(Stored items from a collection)
File: src/rtl/ps_pkg.sv
package ps_pkg;
    typedef enum logic [1:0] {
        PS_CENTRED  = 2'd0,
        PS_POSITIVE = 2'd1,
        PS_DIRECT   = 2'd2,
        PS_DIRECT_B = 2'd3
    } ps_mode_e;
endpackage

File: src/rtl/ps_limits.sv
module ps_limits
    import ps_pkg::*;
#(
    parameter int CNT_W      = 11,
    parameter int HALF       = 255,
    parameter int DIRECT_MAX = 1023
) (
    input  ps_mode_e                   mode,
    output logic signed [CNT_W-1:0]    lim_lo,
    output logic signed [CNT_W-1:0]    lim_hi
);
    localparam logic signed [CNT_W-1:0] C_LO = CNT_W'(-HALF);
    localparam logic signed [CNT_W-1:0] C_HI = CNT_W'(HALF);
    localparam logic signed [CNT_W-1:0] D_HI = CNT_W'(DIRECT_MAX);
    localparam logic signed [CNT_W-1:0] ZERO = '0;

    always_comb begin
        case (mode)
            PS_CENTRED: begin
                lim_lo = C_LO;
                lim_hi = C_HI;
            end
            PS_POSITIVE: begin
                lim_lo = ZERO;
                lim_hi = C_HI;
            end
            default: begin
                lim_lo = ZERO;
                lim_hi = D_HI;
            end
        endcase
    end
endmodule

File: src/rtl/ps_step_timer.sv
module ps_step_timer #(
    parameter int LAT = 4
) (
    input  logic clk,
    input  logic rst,
    input  logic step_en,
    output logic accept,
    output logic fire,
    output logic busy
);
    localparam int WW = $clog2(LAT + 1);
    localparam logic [WW-1:0] W_LAST = WW'(LAT - 1);
    localparam logic [WW-1:0] W_ONE  = WW'(1);

    typedef struct packed {
        logic          busy;
        logic [WW-1:0] wait_cnt;
    } tmr_t;

    tmr_t st_d, st_q;

    always_comb begin
        st_d   = st_q;
        accept = !st_q.busy && step_en;
        fire   = st_q.busy && (st_q.wait_cnt == W_LAST);
        if (accept) begin
            st_d.busy     = 1'b1;
            st_d.wait_cnt = W_ONE;
        end else if (fire) begin
            st_d.busy     = 1'b0;
        end else if (st_q.busy) begin
            st_d.wait_cnt = st_q.wait_cnt + W_ONE;
        end
    end

    always_ff @(posedge clk) begin
        if (rst) st_q <= '0;
        else     st_q <= st_d;
    end

    assign busy = st_q.busy;
endmodule

File: src/rtl/ps_ovf_hold.sv
module ps_ovf_hold #(
    parameter int HOLD = 40
) (
    input  logic clk,
    input  logic rst,
    input  logic fire,
    input  logic bad,
    output logic ovf
);
    localparam int HW = $clog2(HOLD + 1);
    localparam logic [HW-1:0] H_LOAD = HW'(HOLD - 1);
    localparam logic [HW-1:0] H_ONE  = HW'(1);

    typedef struct packed {
        logic          ovf;
        logic          last_bad;
        logic [HW-1:0] hold;
    } hold_t;

    hold_t st_d, st_q;

    always_comb begin
        st_d = st_q;
        // decay of the hold window
        if (st_q.hold != '0)       st_d.hold = st_q.hold - H_ONE;
        else if (!st_q.last_bad)   st_d.ovf  = 1'b0;
        // a completed step updates the record of the last outcome
        if (fire) begin
            st_d.last_bad = bad;
            if (bad) begin
                st_d.ovf  = 1'b1;
                st_d.hold = H_LOAD;
            end
        end
    end

    always_ff @(posedge clk) begin
        if (rst) st_q <= '0;
        else     st_q <= st_d;
    end

    assign ovf = st_q.ovf;
endmodule

File: src/rtl/ps_tracker.sv
module ps_tracker
    import ps_pkg::*;
#(
    parameter int CNT_W      = 11,
    parameter int HALF       = 255,
    parameter int DIRECT_MAX = 1023,
    parameter int LAT        = 4,
    parameter int HOLD       = 40
) (
    input  logic                    clk,
    input  logic                    rst,
    input  logic [1:0]              mode_sel,
    input  logic                    step_en,
    input  logic                    step_dir,
    input  logic                    sweep_en,
    input  logic signed [CNT_W-1:0] sweep_lo,
    input  logic signed [CNT_W-1:0] sweep_hi,
    output logic                    step_done,
    output logic signed [CNT_W-1:0] phase_count,
    output logic                    ovf_flag,
    output logic                    sweep_dir
);
    localparam int XW = CNT_W + 1;
    localparam logic signed [XW-1:0] X_ONE = XW'(1);

    typedef struct packed {
        ps_mode_e                mode;
        logic signed [CNT_W-1:0] count;
        logic                    dir;
        logic                    sdir;
        logic                    done;
    } trk_t;

    trk_t st_d, st_q;

    logic                    accept, fire, busy, bad;
    logic signed [CNT_W-1:0] lim_lo, lim_hi;
    logic signed [XW-1:0]    cnt_x, nxt_x, lo_x, hi_x;
    logic [1:0]              mode_r;

    ps_limits #(.CNT_W(CNT_W), .HALF(HALF), .DIRECT_MAX(DIRECT_MAX)) u_limits (
        .mode   (st_q.mode),
        .lim_lo (lim_lo),
        .lim_hi (lim_hi)
    );

    ps_step_timer #(.LAT(LAT)) u_timer (
        .clk     (clk),
        .rst     (rst),
        .step_en (step_en),
        .accept  (accept),
        .fire    (fire),
        .busy    (busy)
    );

    ps_ovf_hold #(.HOLD(HOLD)) u_hold (
        .clk  (clk),
        .rst  (rst),
        .fire (fire),
        .bad  (bad),
        .ovf  (ovf_flag)
    );

    always_comb begin
        cnt_x = {st_q.count[CNT_W-1], st_q.count};
        lo_x  = {lim_lo[CNT_W-1], lim_lo};
        hi_x  = {lim_hi[CNT_W-1], lim_hi};
        nxt_x = st_q.dir ? (cnt_x + X_ONE) : (cnt_x - X_ONE);
        bad   = (nxt_x < lo_x) || (nxt_x > hi_x);

        st_d      = st_q;
        st_d.done = fire;
        if (accept) begin
            st_d.dir = sweep_en ? st_q.sdir : step_dir;
        end
        if (fire) begin
            if (!bad) st_d.count = nxt_x[CNT_W-1:0];
            if (st_d.count >= sweep_hi)      st_d.sdir = 1'b0;
            else if (st_d.count <= sweep_lo) st_d.sdir = 1'b1;
        end
    end

    always_ff @(posedge clk) begin
        if (rst) begin
            st_q.mode  <= ps_mode_e'(mode_sel);
            st_q.count <= '0;
            st_q.dir   <= 1'b1;
            st_q.sdir  <= 1'b1;
            st_q.done  <= 1'b0;
        end else begin
            st_q <= st_d;
        end
    end

    assign mode_r      = st_q.mode;
    assign step_done   = st_q.done;
    assign phase_count = st_q.count;
    assign sweep_dir   = st_q.sdir;
endmodule

File: config.mk
export PLATFORM = sky130hd
export DESIGN_NAME = ps_tracker
export DESIGN_NICKNAME = d
export VERILOG_FILES = /design/src/rtl/ps_pkg.sv /design/src/rtl/ps_limits.sv /design/src/rtl/ps_step_timer.sv /design/src/rtl/ps_ovf_hold.sv /design/src/rtl/ps_tracker.sv
export SDC_FILE = /design/constraint.sdc
export NUM_CORES = 1
export LEC_CHECK = 0
export CORE_UTILIZATION = 40
export CTS_CLUSTER_SIZE = 28
export DETAILED_ROUTE_END_ITERATION = 8
export GPL_TIMING_DRIVEN = 0
export SYNTH_ARGS = -nofsm -noshare
export SYNTH_HDL_FRONTEND = slang
export SYNTH_HIERARCHICAL = 1
export SYNTH_SLANG_ARGS = --single-unit
File: constraint.sdc
create_clock -name clk -period 6.4 [get_ports clk]
set_input_delay 1.28 -clock clk [delete_from_list [all_inputs] [get_ports clk]]
set_output_delay 1.28 -clock clk [all_outputs]
set_load 0.02 [all_outputs]
Word-level counts from Yosys, hierarchy flattened
Cells that the tools add are included.

storage, ports and cells
  input port bits = 29
  register bits after elaboration = 28
  logic and storage cells = 55

operators by class
  $add $sub $neg = 4
  bitwise operators = 1
  $lt $le $gt $ge = 4
  equal/unequal tests = 3
  muxes and demuxes = 18
  reduce and logical (&&, ||, !) cells = 14

operator list
  cell                                                  number
  2-to-1 mux 11 bit                                     3
  adder 11 x 2 -> 12 bit (second input constant)        1
  > comparator 12 x 11 -> 1 bit                         1
  < comparator 12 x 11 -> 1 bit                         1
  2-to-1 mux 12 bit                                     1
  2-to-1 mux 6 bit                                      2
  subtractor 11 x 2 -> 12 bit (second input constant)   1
  greater-or-equal comparator 11 bit                    1
  <= comparator 11 bit                                  1
  2-to-1 mux 10 bit                                     1
  2-to-1 mux 8 bit                                      1
  2-to-1 mux 1 bit                                      7
  2-to-1 mux 3 bit                                      2
  AND reduction 2 bit                                   3
  nonzero test 2 bit                                    3
  nonzero test 6 bit                                    1
  subtractor 6 x 1 -> 6 bit (second input constant)     1
  2-to-1 mux 4 bit                                      1
  OR reduction 2 bit                                    2
  adder 3 x 1 -> 3 bit (second input constant)          1
  equality test 3 x 2 -> 1 bit (second input constant)  1
  equality test 2 x 1 -> 1 bit (second input constant)  1
  logical AND 1 bit                                     2
  zero test 2 bit                                       1
  4 further kinds                                       4

Logic depth before layout (Yosys ltp)
  depth after elaboration = 10
  gate-level depth with buffers = 26
  depth with buffers taken out = 24

Hierarchy
The synthesis kept the hierarchy.

by module, submodules not included
  module         cells an instance  seq. area each (µm²)  area an instance (µm²)  times used
  ps_tracker     294                340.3                 2433.6                  1
  ps_ovf_hold    42                 160.2                 386.6                   1
  ps_step_timer  24                 80.1                  215.2                   1
  ps_limits      24                 0.0                   165.2                   1

Worst setup path after synthesis
No wires, ideal clock.

  path type = register -> register
  start point = register st_q[2] (netlist name)
  end point = register st_q, in the netlist sweep_dir
  arrival time = 4.791 ns
  path slack = 1.487 ns
  required time = 6.278 ns
  library setup time = 0.122 ns
  period minus slack after synthesis = 4.913 ns
  stages on the path, launching flop included = 25
  path through = dfxtp_1 inv_1 ha_1 a21o_2 a21oi_1 o31ai_1 a21oi_1 nor2b_1 o21ai_0 a22o_1 ha_1 a41oi_1 a2111oi_1 o31ai_2 nor3_2 buf_6 mux2_4 ha_1 a21o_1 a21o_1 a21oi_1 nor2_1 and4b_1 o21a_1 o32a_1

between the ends
  longest elaborated chain between the ends = 8
  elaborated cells between the ends (all ways) = 11

RTL lines
  element                                                                                line                                RTL
  from (decl)                                                                            ps_tracker.sv:34                    trk_t st_d, st_q;
  from (signal assigned)                                                                 ps_tracker.sv:91                    st_q <= st_d;
  2-to-1 mux 12 bit (*)                                                                  ps_tracker.sv:68                    nxt_x = st_q.dir ? (cnt_x + X_ONE) : (cnt_x - X_ONE);
  < comparator 12 x 11 -> 1 bit / > comparator 12 x 11 -> 1 bit (equally long branches)  ps_tracker.sv:69                    bad = (nxt_x < lo_x) || (nxt_x > hi_x);
  logical OR 1 bit                                                                       ps_tracker.sv:69
  2-to-1 mux 11 bit (*)                                                                  ps_tracker.sv:77                    if (!bad) st_d.count = nxt_x[CNT_W-1:0];
  2-to-1 mux 11 bit (*)                                                                  ps_tracker.sv:76                    if (fire) begin
  greater-or-equal comparator 11 bit / <= comparator 11 bit (equally long branches)      ps_tracker.sv:78, ps_tracker.sv:79
  nonzero test 2 bit (no source line)                                                    n/a
  AND reduction 2 bit (no source line)                                                   n/a

Mark *: on every way between the ends. The rest lies on a longest branch, timed or not. The select of a mux whose other input is x is not followed.
A chain may end at the register's enable or synchronous reset.

Worst setup path after layout
Ends and elaborated chain as after synthesis.

==> results.tsv <==
stage	metric	value	unit
clock_tree	cts_htree_levels	1	
finish	final_common_cell	ha_1	
synthesis	synth-simple-area-share	14.66	%
sta	timing.final.crit_share	90.27	%
global_routing	antenna_found_initial	0	
global_routing	grt_max_degree	17	
hold_path	hold_path_depth	2	
floorplanning	placementRows	32	
critical_path	cp-end-kind	flip-flop	
critical_path	rrSetupSlack	0.62	ns
finish	n_antenna_cell	0	
critical_path	reg2reg_from	st_q[2]	
synthesis	synth_fa_ha_area_share	23.30	%
clock_tree	cts_tree	built	
synthesis	muxShareOfSynthArea	6.685	%
clock_tree	cts.sinks	28	
routing	drc	0	
global_routing	grt_pass1_wl	11240	um
place	gp_congestion	0.8212	
flow_run	cap_violations	0	
hold_path	min_to	u_hold/ovf	
power_and_ir_drop	power_frac_clock	22.7	%
place	placed_area	3801	um^2
critical_path	critPathLaunchType	flip-flop	
floorplanning	ios	43	
clock_tree	post_cts_buffers	0	
critical_path	r2r_cells	23	
finish	final_layout_size_suffix_gt1_share	13.29	%
clock_tree	max-clock-path-buffers	2	
synthesis	async_flop_share	0	%
synthesis	synth_seq_cells	28	
finish	fill_cells	764	
power_and_ir_drop	leakage	1.924	nW
critical_path	r2r-end	sweep_dir	
finish	regArea	580.6	um^2
sta	setup_viol	0	
sta	hold_violations	0	
global_routing	grt_pass1_vias	2448	
clock_tree	clkTransAtPathRegs	0.11	ns
power_and_ir_drop	p_int	0.4227	mW
sta	setup_ws	0.6228	ns
floorplanning	start_util	41.42	%
critical_path	arrival	5.96	ns
run_status	status	finished clean	
power_and_ir_drop	fin_total_pwr	0.6506	mW
finish	areaGrowthSynthToFinish	20.99	%
floorplanning	die_h	91.45	um
clock_tree	clkLatencyLatePin	0.29	ns
global_routing	grt.overflow.total	0	
sta	drv_slew	0	
sta	min_period	5.777	ns
finish	multi_input_area	2175	um^2
finish	fin_area	3872	um^2
hold_path	hp-start	u_hold/ovf	
synthesis	synth_area	3201	um^2
synthesis	synth_cell_types	60	
synthesis	synth_compound_area_share	18.14	%
critical_path	criticalPathCategory	flip-flop to flip-flop	
critical_path	startpoint	st_q[2]	
synthesis	synth_top_family_by_area	adder cells	
synthesis	synth_edf_count	2	
global_routing	grt.total_usage	16.48	%
sta	final.setup.tns	0	ns
sta	rsz0062_at_grt	no	
place	port-buffer-count	42	
synthesis	synth_xor_area_share	3.284	%
floorplanning	fp.dieW	91.45	um
hold_path	hold_path.class	flip-flop to flip-flop	
synthesis	ys.flop_type	dfxtp_1	
finish	nets	533	
sta	finClkSkew	0.008644	ns
power_and_ir_drop	p_sw	0.2279	mW
routing	via_per_inst	4.839	
critical_path	crit_fanout	11	
clock_tree	cts_root_buf	clkbuf_8	
synthesis	yosysWarnings	6	
power_and_ir_drop	combPwrFrac	45.0	%
routing	firstDrtPassIters	4	
power_and_ir_drop	swShare	35.03	%
sta	relSlewSlack	66.62	%
clock_tree	cts_buffers	3	
finish	final_util	50.11	%
routing	via_count	2642	
finish	layout_common_cells	58 x ha_1, 55 x inv_1, 42 x clkdlybuf4s50_1, 31 x buf_4, 26 x dfxtp_1	
sta	max_freq	173.1	MHz
synthesis	syn_area_per_cell	8.335	um^2
floorplanning	die_area	8363	um^2
routing	ant_nets	0	
routing	totalWireLength	6567	um
clock_tree	cts-resized-gates	0	
synthesis	yosysSeqAreaShare	18.14	%
sta	worst_pin_slew	0.4964	ns
clock_tree	ctsHoldBuffers	0	
routing	drtIter0Drc	46	
power_and_ir_drop	vdd_ir_drop_max	158.9	uV
power_and_ir_drop	power_frac_seq	32.3	%
synthesis	syn-instance-count	384	
place	place_ws	0.6836	ns
place	dp_hpwl	5419	um
routing	wl_per_cell	12.03	um
critical_path	required	6.58	ns
power_and_ir_drop	power_density	168.0	nW/um^2
floorplanning	core_area	7727	um^2
-- layout make-up --
class	count	area share, %
Multi-Input combinational cell	273	56.16
Buffer	42	7.528
Timing Repair Buffer	42	10.86
Clock inverter	1	0.7754
Inverter	55	5.331
Tap cell	102	3.296
Sequential cell	28	14.99
Clock buffer	3	1.066
-- cell families (layout without fill, tap and decap cells) --
group           Yosys count  count (layout)
flops                    28              28
mux                      18              18
fa+ha+maj                59              59
simple gates             85              85
compound gates           83              83
other cells               2              16
buf+inv                  97             143
xor+xnor                 12              12
-- worst max-delay path, cell delays in order, from the launching register on --
cell       delay, ns
dfxtp_1         0.40
inv_1           0.24
ha_1            0.35
a21o_2          0.11
a21oi_1         0.10
o31ai_1         0.49
a21oi_1         0.13
nor2b_1         0.12
o21ai_0         0.08
a22o_1          0.21
ha_1            0.31
a41oi_1         0.17
a2111oi_1       0.43
o31ai_2         0.17
nor3_2          0.40
buf_6           0.23
mux2_4          0.33
ha_1            0.30
nand4_1         0.12
nor2_1          0.21
a21oi_1         0.11
and4b_1         0.20
o21a_1          0.18
o32a_1          0.27
-- power groups by stage --
stage	clock, mW	sequential [mW]	combinational [mW]
final	0.148	0.210	0.293
after global routing	0.158	0.213	0.332
after CTS	0.150	0.210	0.292
after detailed placement	0	0.214	0.289
after global placement	0	0.214	0.283
after floorplan	0	0.211	0.225
-- per-layer routing --
metal  routed length (um)  global-route usage (%)  up-vias
met5                    0                       0        -
met1                 3324                   22.47     1172
li1                     -                       -     1417
met3                  200                   2.596        6
met2                 2979                   27.38       47
met4                   63                   3.175        0
-- stage by stage --
step | hold slack [ns] | cells
global route | 0.5009 | 546
global placement | 0.4563 | 542
floorplan | 0.4499 | 398
CTS | 0.4707 | 546
finish | 0.4732 | 546
detailed placement | 0.4575 | 542
-- cells in the mapped netlist, types with 3 or more instances --
cell	count	area (um^2)
ha_1	58	725.7
o21ai_0	13	65.06
nand2b_1	8	50.05
buf_4	31	232.7
mux2_2	3	33.78
o21a_1	3	22.52
a21oi_1	25	125.1
nand3_1	4	20.02
xor2_1	5	43.79
inv_1	55	206.5
mux2i_1	9	90.09
xnor2_1	7	61.31
a211oi_2	3	37.54
o211ai_1	4	30.03
clkbuf_1	7	26.28
o31ai_1	3	22.52
mux2_4	6	90.09
nor3_1	7	35.03
a21o_1	10	75.07
nand4_1	9	56.30
nand2_1	11	41.29
nor2b_1	5	31.28
nor2_1	24	90.09
dfxtp_1	26	520.5
-- worst max path at each step --
stage	end	slack [ns]	depth (start not counted)
CTS	sweep_dir	0.62	23
detailed placement	sweep_dir	0.68	23
global placement	sweep_dir	0.64	23
floorplan	sweep_dir	1.49	24
finish	sweep_dir	0.62	23
global route	sweep_dir	0.09	25
-- flip-flops by register name, summed over array words and instances, names as in the netlist --
register,cells
mode_r,2
phase_count,11
st_q,1
step_done,1
sweep_dir,1
u_hold/ovf,1
u_hold/st_q,7
u_timer/busy,1
u_timer/st_q,3
Power figures use the tool's default switching activity.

→ WHAT TO WORK ON: Take the line above containing "reduce and logical (&&, ||, !) cells = 14", the line containing "2-to-1 mux 1 bit", and all lines in between, and copy them exactly without anything else.

→ ANSWER:
  reduce and logical (&&, ||, !) cells = 14

operator list
  cell                                                  number
  2-to-1 mux 11 bit                                     3
  adder 11 x 2 -> 12 bit (second input constant)        1
  > comparator 12 x 11 -> 1 bit                         1
  < comparator 12 x 11 -> 1 bit                         1
  2-to-1 mux 12 bit                                     1
  2-to-1 mux 6 bit                                      2
  subtractor 11 x 2 -> 12 bit (second input constant)   1
  greater-or-equal comparator 11 bit                    1
  <= comparator 11 bit                                  1
  2-to-1 mux 10 bit                                     1
  2-to-1 mux 8 bit                                      1
  2-to-1 mux 1 bit                                      7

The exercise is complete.